Blog of Sara Jakša

First Cleaning of Tumblir Data

After using the script, to get the tagged posts, I quickly figured out that there are multiple posts included into it. Since they were in multiple files, I figured out that doing it in Spreadsheet program is going to probably be the pain in the ass. I apologize here to all my professors of business informatics, but I don‘t care if most of the companies use Excel. This program is still a pain in the ass to use for anything else but calculations.

What this small script does, it to get the list of all the files to check. After that, it writes only the first appearance of the line in the file, and discards all the rest.

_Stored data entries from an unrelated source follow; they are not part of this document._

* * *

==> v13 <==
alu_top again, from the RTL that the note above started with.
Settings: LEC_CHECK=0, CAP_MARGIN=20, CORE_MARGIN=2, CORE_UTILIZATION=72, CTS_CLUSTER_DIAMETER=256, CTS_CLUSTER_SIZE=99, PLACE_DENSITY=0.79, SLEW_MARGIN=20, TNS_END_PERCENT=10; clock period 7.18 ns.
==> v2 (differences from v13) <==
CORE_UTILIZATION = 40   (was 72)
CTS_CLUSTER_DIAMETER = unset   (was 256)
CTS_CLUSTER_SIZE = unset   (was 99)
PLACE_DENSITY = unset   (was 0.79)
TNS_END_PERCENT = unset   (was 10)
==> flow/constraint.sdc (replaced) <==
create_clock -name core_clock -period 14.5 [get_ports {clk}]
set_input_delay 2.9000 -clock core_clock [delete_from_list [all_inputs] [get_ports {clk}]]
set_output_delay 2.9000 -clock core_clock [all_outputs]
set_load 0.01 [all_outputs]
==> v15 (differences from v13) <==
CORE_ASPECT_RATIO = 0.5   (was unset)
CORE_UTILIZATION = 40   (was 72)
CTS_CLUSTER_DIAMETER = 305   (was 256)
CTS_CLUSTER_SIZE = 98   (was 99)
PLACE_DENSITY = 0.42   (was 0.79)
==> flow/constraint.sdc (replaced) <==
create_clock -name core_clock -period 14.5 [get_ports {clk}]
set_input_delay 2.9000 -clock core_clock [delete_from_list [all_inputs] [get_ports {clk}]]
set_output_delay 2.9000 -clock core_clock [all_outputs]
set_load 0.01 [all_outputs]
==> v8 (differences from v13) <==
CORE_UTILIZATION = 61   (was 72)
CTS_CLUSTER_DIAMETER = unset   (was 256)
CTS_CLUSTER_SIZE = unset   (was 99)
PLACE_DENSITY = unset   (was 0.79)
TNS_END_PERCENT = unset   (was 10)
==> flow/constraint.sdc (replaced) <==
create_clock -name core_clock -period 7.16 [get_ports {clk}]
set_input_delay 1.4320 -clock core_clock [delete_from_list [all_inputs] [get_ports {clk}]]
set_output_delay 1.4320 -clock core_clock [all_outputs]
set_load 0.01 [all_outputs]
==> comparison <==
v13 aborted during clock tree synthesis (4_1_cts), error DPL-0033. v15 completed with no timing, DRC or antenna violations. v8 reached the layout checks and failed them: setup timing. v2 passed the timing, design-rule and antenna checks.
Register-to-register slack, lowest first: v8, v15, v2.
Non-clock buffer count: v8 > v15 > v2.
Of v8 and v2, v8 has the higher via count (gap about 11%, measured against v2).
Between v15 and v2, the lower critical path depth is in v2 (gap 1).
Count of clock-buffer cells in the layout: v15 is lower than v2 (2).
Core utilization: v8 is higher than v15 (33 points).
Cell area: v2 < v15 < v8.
==> inputs of 12-02 <==
## kosarka
module kosarka(
      input clk,                                            
      input rst,                                            
      input b0,b1,b2,b3,                                    
      input p0,p1,p2,                                       
      output a,b,c,d,e,f,g,dp,                              
      output [3:0] an                                       
    );
localparam [16:0] DIV_D = 17'd25;                           
localparam [28:0] DIV_V = 29'd500;                          
reg clkD,clkV;                                              
reg [16:0] brojacD;                                         
reg [28:0] brojacV;                                         
reg [7:0] vremeA,vremeB,rezulA,rezulB;                      
reg [3:0] displej;                                          
reg [6:0] s_seg;                                            
reg [3:0] cifra;                                            
reg stop;                                                   
wire [3:0] vremeAdesetice, vremeAjedinice, vremeBdesetice, vremeBjedinice;   
wire [3:0] rezulAdesetice, rezulAjedinice, rezulBdesetice, rezulBjedinice;   
reg stanjeB0, stanjeB1, stanjeB2, stanjeB3;                 
bcd bcd_vremeA(clk, rst, vremeA, vremeAdesetice, vremeAjedinice);
bcd bcd_vremeB(clk, rst, vremeB, vremeBdesetice, vremeBjedinice);            
bcd bcd_rezulA(clk, rst, rezulA, rezulAdesetice, rezulAjedinice);
bcd bcd_rezulB(clk, rst, rezulB, rezulBdesetice, rezulBjedinice);
wire tickD = (brojacD == DIV_D) && !clkD;                   
wire tickV = (brojacV == DIV_V) && !clkV;                   
reg n_stop, n_s0, n_s1, n_s2, n_s3;
reg [7:0] n_rezulA, n_rezulB;
reg [3:0] n_displej, n_cifra;
always @(*)
   begin
      n_stop = stop;
      n_s0 = stanjeB0; n_s1 = stanjeB1; n_s2 = stanjeB2; n_s3 = stanjeB3;
      n_rezulA = rezulA; n_rezulB = rezulB;
      n_displej = displej; n_cifra = cifra;
      if(vremeA==0 && vremeB==0)                            
         n_stop = 1'b1;                                     
      case({p2,cifra})
         5'b00111: begin n_displej = vremeBjedinice; n_cifra = 4'b1110; end
         5'b01110: begin n_displej = vremeBdesetice; n_cifra = 4'b1101; end   
         5'b01101: begin n_displej = vremeAjedinice; n_cifra = 4'b1011; end
         5'b01011: begin n_displej = vremeAdesetice; n_cifra = 4'b0111; end
  ...
==> flow/config.mk <==
export PLATFORM = sky130hd
export DESIGN_NAME = kosarka
export DESIGN_NICKNAME = kosarka
export VERILOG_FILES = /design/flow/design.v
export SDC_FILE = /design/flow/constraint.sdc
export NUM_CORES = 4
export LEC_CHECK = 0
export CAP_MARGIN = 20
export CELL_PAD_IN_SITES_GLOBAL_PLACEMENT = 1
export CORE_MARGIN = 2
export CORE_UTILIZATION = 40
export CTS_CLUSTER_DIAMETER = 268
export GPL_TIMING_DRIVEN = 0
export MAX_ROUTING_LAYER = met5
export PLACE_DENSITY_LB_ADDON = 0.14
export SLEW_MARGIN = 20
export TNS_END_PERCENT = 80
==> flow/constraint.sdc <==
create_clock -name core_clock -period 10.0 [get_ports {clk}]
set_input_delay 2.0000 -clock core_clock [delete_from_list [all_inputs] [get_ports {clk}]]
set_output_delay 2.0000 -clock core_clock [all_outputs]
set_load 0.01 [all_outputs]
run.sh (not shown) runs the stock make flow with config.mk's settings and CLKGATE_MAP_FILE=.
==> inputs of 05-08, as changes to 12-02 <==
==> flow/config.mk (replaced) <==
export PLATFORM = sky130hd
export DESIGN_NAME = kosarka
export DESIGN_NICKNAME = kosarka
export VERILOG_FILES = /design/flow/design.v
export SDC_FILE = /design/flow/constraint.sdc
export NUM_CORES = 4
export LEC_CHECK = 0
export ABC_AREA = 1
export CAP_MARGIN = 20
export CORE_MARGIN = 2
export CORE_UTILIZATION = 72
export CTS_CLUSTER_DIAMETER = 29
export CTS_CLUSTER_SIZE = 39
export PLACE_DENSITY = 0.95
export SETUP_SLACK_MARGIN = 0.64
export SLEW_MARGIN = 20
==> flow/constraint.sdc (replaced) <==
create_clock -name core_clock -period 3.99 [get_ports {clk}]
set_input_delay 0.7980 -clock core_clock [delete_from_list [all_inputs] [get_ports {clk}]]
set_output_delay 0.7980 -clock core_clock [all_outputs]
set_load 0.01 [all_outputs]
==> inputs of 09-20, as changes to 12-02 <==
==> flow/config.mk (replaced) <==
export PLATFORM = sky130hd
export DESIGN_NAME = kosarka
export DESIGN_NICKNAME = kosarka
export VERILOG_FILES = /design/flow/design.v
export SDC_FILE = /design/flow/constraint.sdc
export NUM_CORES = 4
export LEC_CHECK = 0
export CAP_MARGIN = 20
export CORE_MARGIN = 2
export CORE_UTILIZATION = 70
export CTS_CLUSTER_SIZE = 30
export SLEW_MARGIN = 20
==> flow/constraint.sdc (replaced) <==
create_clock -name core_clock -period 5.64 [get_ports {clk}]
set_input_delay 1.1280 -clock core_clock [delete_from_list [all_inputs] [get_ports {clk}]]
set_output_delay 1.1280 -clock core_clock [all_outputs]
set_load 0.01 [all_outputs]
==> qor summary <==
Final routed DRC violation total: 12-02 0; 09-20 0; 05-08 -
Met2 Routed Length: 12-02 12.6 mm; 09-20 11.2 mm; 05-08 -
Area growth, synth to finish: 12-02 12.8%; 09-20 8.73%; 05-08 -
Number of logic gates: 12-02 987; 09-20 987; 05-08 -
Fraction of synthesized cell area taken by the top area cell type: 12-02 0.236; 09-20 0.236; 05-08 0.237
Placer Congestion: 12-02 0.807; 09-20 0.921; 05-08 0.918
Transition time at the pin with the least slew margin: 12-02 985 ps; 09-20 928 ps; 05-08 -
Run status: 12-02 no timing/DRC/antenna violations; 09-20 no timing/DRC/antenna violations; 05-08 did not finish
Last stage reached: 12-02 -; 09-20 -; 05-08 5_1_grt
Number of antenna cells inserted: 12-02 0; 09-20 0; 05-08 -
Met3 wire len: 12-02 1.17 mm; 09-20 1.15 mm; 05-08 -
Synthesized Nets: 12-02 1365; 09-20 1365; 05-08 1537
Hold path start: 12-02 stanjeB3; 09-20 bcd_vremeB.i[1]; 05-08 -
Total routed wirelength: 12-02 28.7 mm; 09-20 23.6 mm; 05-08 -
Basic-gate share of the synthesized area counting and, or, nand and nor cells: 12-02 0.248; 09-20 0.248; 05-08 0.268
Initial DRC count: 12-02 532; 09-20 628; 05-08 -
Depth of the worst register-to-register path: 12-02 18; 09-20 17; 05-08 -
Vias: 12-02 9178; 09-20 9171; 05-08 -
Worst-Skew Late Latency: 12-02 530 ps; 09-20 510 ps; 05-08 -
Post-layout worst setup margin: 12-02 2670 ps; 09-20 456 ps; 05-08 -
Critical path class: 12-02 primary input to flip-flop; 09-20 primary input to flip-flop; 05-08 -
Worst EP arrival: 12-02 7750 ps; 09-20 5570 ps; 05-08 -

---

==> v31: inputs <==
kosarka again, from the RTL that the note above started with.
make LEC_CHECK=0 ABC_AREA=1 CAP_MARGIN=20 CELL_PAD_IN_SITES_DETAIL_PLACEMENT=0 CELL_PAD_IN_SITES_GLOBAL_PLACEMENT=1 CORE_MARGIN=7 CORE_UTILIZATION=40 CTS_CLUSTER_DIAMETER=268 GPL_TIMING_DRIVEN=0 MAX_ROUTING_LAYER=met5 MIN_ROUTING_LAYER=met2 PLACE_DENSITY_LB_ADDON=0.14 SLEW_MARGIN=20 TNS_END_PERCENT=80 finish   # period 4.0 ns
==> inputs of v3, as changes to v31 <==
==> flow/config.mk (replaced) <==
export PLATFORM = sky130hd
export DESIGN_NAME = kosarka
export DESIGN_NICKNAME = kosarka
export VERILOG_FILES = /design/flow/design.v
export SDC_FILE = /design/flow/constraint.sdc
export NUM_CORES = 4
export LEC_CHECK = 0
export ABC_AREA = 0
export CAP_MARGIN = 20
export CORE_MARGIN = 2
export CORE_UTILIZATION = 72
export CTS_CLUSTER_SIZE = 15
export PLACE_DENSITY = 0.95
export SETUP_SLACK_MARGIN = 0.53
export SLEW_MARGIN = 40
==> flow/constraint.sdc (replaced) <==
create_clock -name core_clock -period 3.99 [get_ports {clk}]
set_input_delay 0.7980 -clock core_clock [delete_from_list [all_inputs] [get_ports {clk}]]
set_output_delay 0.7980 -clock core_clock [all_outputs]
set_load 0.01 [all_outputs]
==> inputs of v5, as changes to v31 <==
==> flow/config.mk (replaced) <==
export PLATFORM = sky130hd
export DESIGN_NAME = kosarka
export DESIGN_NICKNAME = kosarka
export VERILOG_FILES = /design/flow/design.v
export SDC_FILE = /design/flow/constraint.sdc
export NUM_CORES = 4
export LEC_CHECK = 0
export ABC_AREA = 1
export CAP_MARGIN = 0
export CORE_MARGIN = 2
export CORE_UTILIZATION = 71
export CTS_CLUSTER_SIZE = 39
export HOLD_SLACK_MARGIN = 0.28
export PLACE_DENSITY_LB_ADDON = 0.09
export SETUP_SLACK_MARGIN = 0.53
export SLEW_MARGIN = 20
==> flow/constraint.sdc (replaced) <==
create_clock -name core_clock -period 3.99 [get_ports {clk}]
set_input_delay 0.7980 -clock core_clock [delete_from_list [all_inputs] [get_ports {clk}]]
set_output_delay 0.7980 -clock core_clock [all_outputs]
set_load 0.01 [all_outputs]
==> inputs of v23, as changes to v31 <==
==> flow/config.mk (replaced) <==
export PLATFORM = sky130hd
export DESIGN_NAME = kosarka
export DESIGN_NICKNAME = kosarka
export VERILOG_FILES = /design/flow/design.v
export SDC_FILE = /design/flow/constraint.sdc
export NUM_CORES = 4
export LEC_CHECK = 0
export CAP_MARGIN = 20
export CORE_MARGIN = 2
export CORE_UTILIZATION = 71
export PLACE_DENSITY_LB_ADDON = 0.09
export SLEW_MARGIN = 20
==> flow/constraint.sdc (replaced) <==
create_clock -name core_clock -period 6.4 [get_ports {clk}]
set_input_delay 1.2800 -clock core_clock [delete_from_list [all_inputs] [get_ports {clk}]]
set_output_delay 1.2800 -clock core_clock [all_outputs]
set_load 0.01 [all_outputs]
==> results <==
Critical path depth: v23 is lower than v31 (5).
In v5 the setup slack is better than in v31, by 0.15 ns.
First-iteration DRC count: v31 is larger than v23 (about 80%).
Between v5 and v31, the lower count of clock-buffer cells in the layout is in v31 (gap 3).
Between v23 and v5, the lower final area is in v23 (gap 7.6%, measured against v5).
Against v23, the synthesized cell count of v5 is higher by about 13%.
In v23 the non-clock buffer count is lower than in v5, by 73.
Between v3 and v5, the lower area after synthesis is in v5 (gap 0.65%, measured against v5).
v31 completed with no timing, DRC or antenna violations. v3 ended with an error in global routing (5_1_grt) on GRT-0232. v5 ran to the end with no violations. v23 passed the timing, design-rule and antenna checks.
Between v23 and v31, the lower sequential power is in v23 (gap about 40%, measured against v31).
==> trial 28 <==
==> flow/design.v <==
`timescale 1ns / 1ps
module Cordic_Machine(clock_pulse, reset, x_input, y_input, z_input, x_output, y_output, z_output, flag);
	input clock_pulse;
	input reset;  
	parameter fractional_bit = 22;
	parameter iteration_number = 22;
	input signed [fractional_bit+2:0] x_input;
	input signed [fractional_bit+2:0] y_input;
	input signed [fractional_bit+2:0] z_input;
	output signed [fractional_bit+2:0] x_output;
	output signed [fractional_bit+2:0] y_output;
	output signed [fractional_bit+2:0] z_output;
	output flag;  
	reg signed [fractional_bit+2:0] x_temp_result;
	reg signed [fractional_bit+2:0] y_temp_result;
	reg signed [fractional_bit+2:0] z_temp_result;
	reg [5:0] counter;  
	wire signed [fractional_bit+2:0] LUT_Atan [0:iteration_number];
	assign LUT_Atan[00] = 25'b000_0010000000000000000000;    
	assign LUT_Atan[01] = 25'b000_0001001011100100000000;   
	assign LUT_Atan[02] = 25'b000_0000100111111011001110;  
	assign LUT_Atan[03] = 25'b000_0000010100010001000100;
	assign LUT_Atan[04] = 25'b000_0000001010001011000011;
	assign LUT_Atan[05] = 25'b000_0000000101000101110101;
	assign LUT_Atan[06] = 25'b000_0000000010100010111101;
	assign LUT_Atan[07] = 25'b000_0000000001010001011111;
	assign LUT_Atan[08] = 25'b000_0000000000101000101111;
	assign LUT_Atan[09] = 25'b000_0000000000010100010111;
	assign LUT_Atan[10] = 25'b000_0000000000001010001011;
	assign LUT_Atan[11] = 25'b000_0000000000000101000101;
	assign LUT_Atan[12] = 25'b000_0000000000000010100010;
	assign LUT_Atan[13] = 25'b000_0000000000000001010001;
	assign LUT_Atan[14] = 25'b000_0000000000000000101000;
	assign LUT_Atan[15] = 25'b000_0000000000000000010100;
	assign LUT_Atan[16] = 25'b000_0000000000000000001010;
	assign LUT_Atan[17] = 25'b000_0000000000000000000101;
	assign LUT_Atan[18] = 25'b000_0000000000000000000010;
	assign LUT_Atan[19] = 25'b000_0000000000000000000001;
	assign LUT_Atan[20] = 25'b000_0000000000000000000000;
	assign LUT_Atan[21] = 25'b000_0000000000000000000000;
	assign LUT_Atan[22] = 25'b000_0000000000000000000000;
	always @(posedge clock_pulse) 
		begin
			if (reset)
				begin
					counter <= 0;
				end
			else if (counter == 0) 
				begin
					x_temp_result <= x_input;
					y_temp_result <= y_input;
					z_temp_result <= z_input;
					counter <= counter +1;
				end
			else 
				begin
					x_temp_result <= z_temp_result[fractional_bit+2] ? x_temp_result + (y_temp_result >>> (counter-1))
																					 : x_temp_result - (y_temp_result >>> (counter-1));
					y_temp_result <= z_temp_result[fractional_bit+2] ? y_temp_result - (x_temp_result >>> (counter-1))
																					 : y_temp_result + (x_temp_result >>> (counter-1));
					z_temp_result <= z_temp_result[fractional_bit+2] ? z_temp_result + LUT_Atan[counter-1]
																					 : z_temp_result - LUT_Atan[counter-1];
					counter <= (counter + 1) % (iteration_number);
				end
		end
	assign flag  = (counter == iteration_number-1) ? 1: 0;
	assign x_output = x_temp_result;
	assign y_output = y_temp_result;
	assign z_output = z_temp_result;
endmodule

    def removeDuplicate(singlefile):
        with open(singlefile, "r") as read:
            content = read.readlines()
            with open(singlefile, "w") as write:
                readLines = set()
                for line in content:
                    if line not in readLines:
                        write.write(line)
                        readLines.add(line)
        return None

    def removeDuplicateMultipleFile(files, output):
        with open(output, "w") as write:
            addedLines = set()
            for singlefile in files:
                with open(singlefile, "r") as read:
                    content = read.readlines()
                    for line in content:
                        if line not in addedLines:
                            write.write(line)
                            addedLines.add(line)
        return None


    files = ["file.csv"]

    removeDuplicateMultipleFile(files, "file.csv")

I am pretty sure that I am going to use this in the future as well.